Les Forces de sécurité avaient pris rapidement les mesures qui
s’imposent pour sécuriser et rassurer les usagers de la circulation sur certaines grandes artères Un vent de panique a soufflé très tôt hier dans la
capitale, après l’annonce de l’attaque des écoles de la gendarmerie à Faladié
sur la rive droite par un groupe de terroristes. Face à cette situation, les
Forces de sécurité ont bloqué les principaux axes de circulation menant au
centre-ville. Ainsi, elles ont mis en place des barrages routiers et des
contrôles intensifiés pour sécuriser la zone, mais surtout nos concitoyens.
Ce
qui a entraîné un embouteillage monstre. Dans ce désordre, les usagers se
disputaient le moindre espace pour s’extirper de la nasse et traverser vers
l’autre rive. D’autres ont simplement préféré rebrousser chemin.

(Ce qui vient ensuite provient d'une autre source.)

$ cat config.mk
export PLATFORM = sky130hd
export DESIGN_NAME = hibs_regs
export DESIGN_NICKNAME = d
export VERILOG_FILES = /design/src/verilog/hibs_pkg.sv /design/src/verilog/hibs_regs.sv
export VERILOG_INCLUDE_DIRS = /design/src /design/src/verilog
export SDC_FILE = /design/constraint.sdc
export NUM_CORES = 1
export LEC_CHECK = 0
export ABC_CLOCK_PERIOD_IN_PS = 1800
export BUFFER_PORTS_ARGS = -buffer_cell sky130_fd_sc_hd__buf_2
export CORE_ASPECT_RATIO = 1.5
export CORE_MARGIN = 4
export CORE_UTILIZATION = 48
export DETAILED_ROUTE_END_ITERATION = 16
export PLACE_DENSITY = 0.78
export SETUP_SLACK_MARGIN = 0.3
export SLEW_MARGIN = 10
export SYNTH_ARGS = -nofsm -noshare
export SYNTH_HDL_FRONTEND = slang
export SYNTH_SLANG_ARGS = --single-unit
$ cat constraint.sdc
create_clock -name sys_clk_in -period 1.8 [get_ports sys_clk_in]
set_input_delay 0 -clock sys_clk_in [delete_from_list [all_inputs] [get_ports sys_clk_in]]
set_output_delay 0 -clock sys_clk_in [all_outputs]
set_load 0.01 [all_outputs]
$ cat src/verilog/hibs_defs.svh
/*
 * offsets, field positions, reset values and window limits of the host
 * interrupt and bank select registers.
 * assumes: included by its bare name from the design file; no timing counts apply.
 */
`ifndef HIBS_DEFS_SVH
`define HIBS_DEFS_SVH

// ********************************************
// register offsets in host i/o space
// ********************************************
`define HIBS_OFS_STATUS 6'h00
`define HIBS_OFS_BANK 6'h01

// ********************************************
// host_interrupt_status_control fields
// ********************************************
`define HIBS_ST_CORE_INT 3
`define HIBS_ST_INT2CORE 2
`define HIBS_ST_FWD_EN 1
`define HIBS_ST_DIRECT 0

// ********************************************
// bank_switching_select fields
// ********************************************
`define HIBS_BK_LATCH 7
`define HIBS_BK_RSVD 6
`define HIBS_BK_FLASH 5
`define HIBS_BK_MBANK_HI 4
`define HIBS_BK_MBANK_LO 3
`define HIBS_BK_EXPWIN 2
`define HIBS_BK_TBANK_HI 1
`define HIBS_BK_TBANK_LO 0

// ********************************************
// reset values and transceiver window limits
// ********************************************
`define HIBS_RST_STATUS 8'h00
`define HIBS_RST_BANK 8'h00
`define HIBS_XWIN_LO 6'h08
`define HIBS_XWIN_NARROW_HI 6'h0f
`define HIBS_XWIN_WIDE_HI 6'h27

`endif

$ cat src/verilog/hibs_pkg.sv
/*
 * types of the host interrupt and bank select registers.
 * assumes: compiled before the design module that imports it.
 */
package hibs_pkg;

	// host i/o request, one strobe per access
	typedef struct packed {
		logic [5:0] addr;  // i/o offset
		logic wr;          // write strobe
		logic rd;          // read strobe
		logic [7:0] wdata; // write data
	} hibs_host_req_t;

	// signals from the embedded core, same clock
	typedef struct packed {
		logic irq_req;      // core raises a host interrupt (pulse)
		logic int_clear;    // core wrote one to bit 3 of its interrupt register
		logic grant;        // direct access grant bit of the core
		logic latch_strobe; // core address latch strobe
	} hibs_core_t;

	// whole state of the block
	typedef struct packed {
		logic [2:0] pnp_sync;
		logic pnp_mode;
		logic core_int;
		logic int2core;
		logic fwd_en;
		logic latch_flag;
		logic flash_sel;
		logic [1:0] mem_bank;
		logic exp_win;
		logic [1:0] xcvr_bank;
		logic [7:0] rdata;
		logic xcvr_sel;
		logic [4:0] xcvr_index;
		logic mem_flash;
		logic mem_sram;
		logic [16:0] mem_addr;
	} hibs_state_t;

endpackage : hibs_pkg

$ cat src/verilog/hibs_regs.sv
/*
 * host interrupt status/control and bank switching select registers,
 * with the transceiver window decode and memory steering they drive.
 * assumes: host strobes and core signals are on sys_clk_in; the isa mode
 * strap is a pin and is synchronised here.
 */
`timescale 1ns/1ps
`include "hibs_defs.svh"

module hibs_regs (
	// clock and reset
	input wire logic sys_clk_in,
	input wire logic reset_in,
	// host i/o register port
	input hibs_pkg::hibs_host_req_t host_req_in,
	output logic [7:0] host_rdata_out,
	// host common memory access
	input wire logic host_mem_req_in,
	input wire logic [14:0] host_mem_addr_in,
	// embedded core side
	input hibs_pkg::hibs_core_t core_in,
	// isa plug and play strap pin
	input wire logic isa_pnp_strap_in,
	// interrupts
	output logic interrupt_to_core_out,
	output logic host_irq_out,
	// memory steering
	output logic flash_sel_out,
	output logic sram_sel_out,
	output logic [16:0] local_memory_address_out,
	// transceiver register access
	output logic xcvr_sel_out,
	output logic [4:0] xcvr_index_out
);
	import hibs_pkg::*;

	// ********************************************
	// state and decode helpers
	// ********************************************
	hibs_state_t s_ff;  // registered state
	hibs_state_t nxt_s; // next state

	// does the offset fall in the transceiver window
	function automatic logic xcvr_hit(input logic [5:0] addr, input logic exp);
		logic [5:0] hi;
		hi = exp ? `HIBS_XWIN_WIDE_HI : `HIBS_XWIN_NARROW_HI;
		xcvr_hit = (addr >= `HIBS_XWIN_LO) && (addr <= hi);
	endfunction : xcvr_hit

	// transceiver register index for an offset in the window
	function automatic logic [4:0] xcvr_idx(input logic [5:0] addr, input logic exp,
		input logic [1:0] bank);
		logic [5:0] diff;
		diff = addr - `HIBS_XWIN_LO;
		if (exp) begin
			xcvr_idx = diff[4:0];
		end else begin
			xcvr_idx = {bank, addr[2:0]};
		end
	endfunction : xcvr_idx

	logic wr_status; // host write to the status/control register
	logic wr_bank;   // host write to the bank select register
	logic rd_status; // host read of the status/control register
	logic rd_bank;   // host read of the bank select register
	logic access;    // any host i/o strobe

	// address decode
	always_comb begin
		wr_status = 1'b0;
		wr_bank = 1'b0;
		rd_status = 1'b0;
		rd_bank = 1'b0;
		access = host_req_in.wr | host_req_in.rd;
		if (host_req_in.addr == `HIBS_OFS_STATUS) begin
			wr_status = host_req_in.wr;
			rd_status = host_req_in.rd;
		end else if (host_req_in.addr == `HIBS_OFS_BANK) begin
			wr_bank = host_req_in.wr;
			rd_bank = host_req_in.rd;
		end
	end

	// ********************************************
	// next state
	// ********************************************
	always_comb begin
		nxt_s = s_ff;
		// strap synchroniser; mode changes once stages 2 and 3 agree
		nxt_s.pnp_sync = {s_ff.pnp_sync[1:0], isa_pnp_strap_in};
		if (s_ff.pnp_sync[1] == s_ff.pnp_sync[2]) begin
			nxt_s.pnp_mode = s_ff.pnp_sync[2];
		end

		// core interrupt status: host one clears, forwarded event sets, set wins
		if (wr_status && host_req_in.wdata[`HIBS_ST_CORE_INT]) begin
			nxt_s.core_int = 1'b0;
		end
		if (s_ff.fwd_en && core_in.irq_req) begin
			nxt_s.core_int = 1'b1;
		end

		// interrupt to core: core clears, host one sets, a zero does nothing
		if (core_in.int_clear) begin
			nxt_s.int2core = 1'b0;
		end
		if (wr_status && host_req_in.wdata[`HIBS_ST_INT2CORE]) begin
			nxt_s.int2core = 1'b1;
		end

		// plain control bit of the status register
		if (wr_status) begin
			nxt_s.fwd_en = host_req_in.wdata[`HIBS_ST_FWD_EN];
		end

		// bank select fields
		if (wr_bank) begin
			if (!host_req_in.wdata[`HIBS_BK_LATCH]) begin
				nxt_s.latch_flag = 1'b0;
			end
			nxt_s.flash_sel = host_req_in.wdata[`HIBS_BK_FLASH];
			nxt_s.mem_bank = host_req_in.wdata[`HIBS_BK_MBANK_HI:`HIBS_BK_MBANK_LO];
			nxt_s.exp_win = host_req_in.wdata[`HIBS_BK_EXPWIN];
			nxt_s.xcvr_bank = host_req_in.wdata[`HIBS_BK_TBANK_HI:`HIBS_BK_TBANK_LO];
		end
		// strobe sets the test flag; set wins over a clearing write
		if (core_in.latch_strobe) begin
			nxt_s.latch_flag = 1'b1;
		end
		// isa mode holds the window bit at zero whatever is written
		if (s_ff.pnp_mode) begin
			nxt_s.exp_win = 1'b0;
		end

		// read data, sampled on the read strobe; unmapped offsets read zero
		nxt_s.rdata = 8'h00;
		if (rd_status) begin
			nxt_s.rdata[`HIBS_ST_CORE_INT] = s_ff.core_int;
			nxt_s.rdata[`HIBS_ST_INT2CORE] = s_ff.int2core;
			nxt_s.rdata[`HIBS_ST_FWD_EN] = s_ff.fwd_en;
			nxt_s.rdata[`HIBS_ST_DIRECT] = core_in.grant;
		end else if (rd_bank) begin
			nxt_s.rdata[`HIBS_BK_LATCH] = s_ff.latch_flag;
			nxt_s.rdata[`HIBS_BK_FLASH] = s_ff.flash_sel;
			nxt_s.rdata[`HIBS_BK_MBANK_HI:`HIBS_BK_MBANK_LO] = s_ff.mem_bank;
			// isa mode reads zero even before the lock has cleared the stored bit
			nxt_s.rdata[`HIBS_BK_EXPWIN] = s_ff.exp_win && !s_ff.pnp_mode;
			nxt_s.rdata[`HIBS_BK_TBANK_HI:`HIBS_BK_TBANK_LO] = s_ff.xcvr_bank;
		end

		// transceiver window decode, one-cycle select pulse
		nxt_s.xcvr_sel = access && xcvr_hit(host_req_in.addr, s_ff.exp_win);
		nxt_s.xcvr_index = 5'h00;
		if (nxt_s.xcvr_sel) begin
			nxt_s.xcvr_index = xcvr_idx(host_req_in.addr, s_ff.exp_win, s_ff.xcvr_bank);
		end

		// host common memory steering and upper address lines
		nxt_s.mem_flash = host_mem_req_in && s_ff.flash_sel;
		nxt_s.mem_sram = host_mem_req_in && !s_ff.flash_sel;
		if (host_mem_req_in) begin
			nxt_s.mem_addr = {s_ff.mem_bank, host_mem_addr_in};
		end
	end

	// ********************************************
	// state register
	// ********************************************
	always_ff @(posedge sys_clk_in) begin
		if (reset_in) begin
			s_ff <= '0;
		end else begin
			s_ff <= nxt_s;
		end
	end

	// outputs, all straight from the state register
	assign host_rdata_out = s_ff.rdata;
	assign interrupt_to_core_out = s_ff.int2core;
	assign host_irq_out = s_ff.core_int;
	assign flash_sel_out = s_ff.mem_flash;
	assign sram_sel_out = s_ff.mem_sram;
	assign local_memory_address_out = s_ff.mem_addr;
	assign xcvr_sel_out = s_ff.xcvr_sel;
	assign xcvr_index_out = s_ff.xcvr_index;
endmodule : hibs_regs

Dans un communiqué, le ministre de la Sécurité et de
la Protection civile informe l’opinion qu’a l’aube de ce mardi 17 septembre
2024, des points sensibles de la capitale ont été visés par des attaques
terroristes, notamment les écoles de la gendarmerie à Faladié. Selon le
document, la vive réaction des Forces armées de défense et de sécurité a permis
de repousser ces attaques.
De son coté, l’état-major général des Armées précise
qu’il s’agit d’un groupe de terroristes ayant tenté de s’infiltrer dans les
locaux des écoles de gendarmerie à Faladié, tout en indiquant que les
opérations de ratissage sont en cours dans toute la zone. Mais aucun des deux
communiqués n’a fait état d’un quelconque bilan.
La situation a créé des appréhensions réelles ou
diffuses chez nos compatriotes. Oumar Diarra, agent des impôts, explique qu’il
est crucial de mettre en place un système efficace de communication en temps
réel pour rassurer dans de telles situations. Cela permettrait aux usagers de
la voie publique de trouver des alternatives. Il ajoute qu’une telle initiative
pourrait grandement améliorer la fluidité de la circulation et réduire les
désagréments.
Aminata Sogodogo, enseignante, trouve la mesure
salutaire parce que c’est dans le cadre de la sécurisation des populations. La
pédagogue invite ses compatriotes à faire preuve de patience et trouver des
alternatives pour rejoindre leurs destinations.
Elle souligne également l'importance de la sécurité
collective et considère que les petits désagréments individuels sont le prix à
payer pour garantir la protection de tous. Et de prôner donc une approche
solidaire et responsable, où les intérêts de la communauté priment sur les
inconvénients personnels.
Alou Dansoko, commerçant de son état, soutient
fermement que la circulation devrait être interdite dans certaines conditions
extrêmes et tout le monde devrait rentrer à la maison. Pour lui, les mesures de
contrôles sont essentielles pour garantir la sécurité de tous et permettre une
meilleure coordination des actions des Forces de sécurité. Le commerçant
rappelle l’importance de la prévention et de la prudence dans la gestion des
crises.
Jean Luck Sanogo, mécanicien de profession partage
cet avis. Il reconnaît que ces mesures sont essentielles pour assurer la
sécurité de la capitale. En tant que citoyen responsable, il perçoit la
pertinence de telles précautions, même si elles peuvent temporairement
bousculer les habitudes dans la circulation.
Quelques heures après, c’était le retour au grand calme. Le trafic avait repris sur les grandes artères. Les usagers obtempéraient aux injonctions des Forces de sécurités pour le bien de tous.